• [Your assignment] Among the lines below, some may contain the string "flushes". Say how many do, and give nothing besides the number.

Collected data entries
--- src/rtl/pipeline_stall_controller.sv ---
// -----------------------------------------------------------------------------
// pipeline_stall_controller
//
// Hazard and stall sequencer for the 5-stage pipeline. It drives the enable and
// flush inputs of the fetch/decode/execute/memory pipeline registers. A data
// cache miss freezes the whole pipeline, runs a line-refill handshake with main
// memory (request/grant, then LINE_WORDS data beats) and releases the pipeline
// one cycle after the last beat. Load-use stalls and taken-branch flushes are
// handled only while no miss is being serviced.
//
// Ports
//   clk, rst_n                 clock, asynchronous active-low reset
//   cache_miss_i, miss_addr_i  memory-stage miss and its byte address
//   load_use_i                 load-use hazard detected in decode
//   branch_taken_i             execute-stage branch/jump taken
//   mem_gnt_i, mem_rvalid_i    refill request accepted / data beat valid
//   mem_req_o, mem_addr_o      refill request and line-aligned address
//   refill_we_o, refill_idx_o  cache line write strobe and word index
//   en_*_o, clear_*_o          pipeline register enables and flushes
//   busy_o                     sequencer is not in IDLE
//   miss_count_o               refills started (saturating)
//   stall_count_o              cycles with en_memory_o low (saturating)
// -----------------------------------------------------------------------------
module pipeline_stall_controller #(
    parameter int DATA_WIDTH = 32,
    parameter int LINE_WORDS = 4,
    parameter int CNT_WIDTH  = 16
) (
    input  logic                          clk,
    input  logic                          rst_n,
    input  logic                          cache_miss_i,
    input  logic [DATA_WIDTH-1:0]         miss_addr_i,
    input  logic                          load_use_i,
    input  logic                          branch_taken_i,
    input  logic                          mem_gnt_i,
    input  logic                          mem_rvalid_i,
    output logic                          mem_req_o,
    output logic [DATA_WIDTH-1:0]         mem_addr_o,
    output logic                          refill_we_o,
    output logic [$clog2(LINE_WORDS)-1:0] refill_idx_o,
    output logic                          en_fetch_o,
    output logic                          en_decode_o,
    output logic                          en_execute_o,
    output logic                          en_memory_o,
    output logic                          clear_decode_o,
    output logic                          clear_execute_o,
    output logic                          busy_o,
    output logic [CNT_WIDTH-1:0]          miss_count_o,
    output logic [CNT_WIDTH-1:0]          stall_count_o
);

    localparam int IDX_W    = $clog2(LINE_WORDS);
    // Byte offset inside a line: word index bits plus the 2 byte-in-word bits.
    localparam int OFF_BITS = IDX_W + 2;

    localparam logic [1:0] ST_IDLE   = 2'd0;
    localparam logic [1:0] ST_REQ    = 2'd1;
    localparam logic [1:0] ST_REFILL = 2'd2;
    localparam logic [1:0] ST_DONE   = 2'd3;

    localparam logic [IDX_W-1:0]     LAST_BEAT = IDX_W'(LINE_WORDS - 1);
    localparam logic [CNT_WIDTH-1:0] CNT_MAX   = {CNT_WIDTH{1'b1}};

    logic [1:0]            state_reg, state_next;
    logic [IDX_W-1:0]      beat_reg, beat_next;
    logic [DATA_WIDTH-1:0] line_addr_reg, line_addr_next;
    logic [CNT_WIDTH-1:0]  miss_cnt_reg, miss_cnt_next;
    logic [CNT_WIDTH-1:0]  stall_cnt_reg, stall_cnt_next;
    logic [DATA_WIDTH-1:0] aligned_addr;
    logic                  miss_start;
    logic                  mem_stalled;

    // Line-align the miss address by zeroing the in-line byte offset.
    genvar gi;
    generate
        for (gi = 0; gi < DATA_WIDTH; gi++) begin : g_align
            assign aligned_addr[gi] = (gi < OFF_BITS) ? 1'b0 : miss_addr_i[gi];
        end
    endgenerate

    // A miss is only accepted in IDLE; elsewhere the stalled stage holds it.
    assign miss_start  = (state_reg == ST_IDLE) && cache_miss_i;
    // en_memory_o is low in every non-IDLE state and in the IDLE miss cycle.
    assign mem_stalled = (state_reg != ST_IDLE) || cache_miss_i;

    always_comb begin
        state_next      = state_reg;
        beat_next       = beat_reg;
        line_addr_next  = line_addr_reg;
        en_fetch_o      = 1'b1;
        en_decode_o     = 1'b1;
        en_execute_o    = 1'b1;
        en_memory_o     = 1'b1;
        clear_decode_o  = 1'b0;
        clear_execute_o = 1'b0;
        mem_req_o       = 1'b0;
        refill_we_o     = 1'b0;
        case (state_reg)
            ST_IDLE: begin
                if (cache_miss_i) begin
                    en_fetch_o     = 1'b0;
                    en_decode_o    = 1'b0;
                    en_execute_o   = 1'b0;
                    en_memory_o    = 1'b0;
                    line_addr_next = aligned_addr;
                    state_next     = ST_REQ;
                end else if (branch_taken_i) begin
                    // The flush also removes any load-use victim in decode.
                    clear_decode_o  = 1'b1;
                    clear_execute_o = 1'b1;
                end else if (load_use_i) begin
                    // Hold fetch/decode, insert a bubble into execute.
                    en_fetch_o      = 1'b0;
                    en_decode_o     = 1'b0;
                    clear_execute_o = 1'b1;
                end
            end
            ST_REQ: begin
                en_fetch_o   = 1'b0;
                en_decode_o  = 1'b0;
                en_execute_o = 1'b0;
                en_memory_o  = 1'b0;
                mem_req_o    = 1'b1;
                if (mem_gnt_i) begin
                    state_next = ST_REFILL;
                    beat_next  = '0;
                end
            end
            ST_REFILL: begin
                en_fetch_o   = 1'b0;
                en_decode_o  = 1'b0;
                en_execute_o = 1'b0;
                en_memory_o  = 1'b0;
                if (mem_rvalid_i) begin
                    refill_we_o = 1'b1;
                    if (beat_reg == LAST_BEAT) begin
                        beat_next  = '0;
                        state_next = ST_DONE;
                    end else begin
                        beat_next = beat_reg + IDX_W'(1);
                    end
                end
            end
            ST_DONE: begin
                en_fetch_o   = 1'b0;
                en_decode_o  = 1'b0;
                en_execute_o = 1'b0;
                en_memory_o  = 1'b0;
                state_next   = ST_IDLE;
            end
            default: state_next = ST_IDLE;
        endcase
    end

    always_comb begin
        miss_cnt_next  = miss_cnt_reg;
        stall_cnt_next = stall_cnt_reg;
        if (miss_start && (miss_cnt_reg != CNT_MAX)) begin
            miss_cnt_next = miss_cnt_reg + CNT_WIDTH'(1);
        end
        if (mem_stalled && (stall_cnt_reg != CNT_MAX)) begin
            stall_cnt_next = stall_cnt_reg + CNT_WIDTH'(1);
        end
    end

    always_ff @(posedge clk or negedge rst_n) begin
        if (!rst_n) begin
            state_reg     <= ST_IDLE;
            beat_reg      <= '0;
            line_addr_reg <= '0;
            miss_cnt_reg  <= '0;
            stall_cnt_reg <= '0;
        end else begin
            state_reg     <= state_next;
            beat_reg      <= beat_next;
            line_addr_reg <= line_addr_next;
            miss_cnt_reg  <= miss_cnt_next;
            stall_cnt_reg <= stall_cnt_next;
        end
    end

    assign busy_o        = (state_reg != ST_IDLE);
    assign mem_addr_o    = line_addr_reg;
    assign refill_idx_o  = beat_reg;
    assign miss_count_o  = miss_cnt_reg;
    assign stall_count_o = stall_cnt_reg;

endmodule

• [Written reply] 2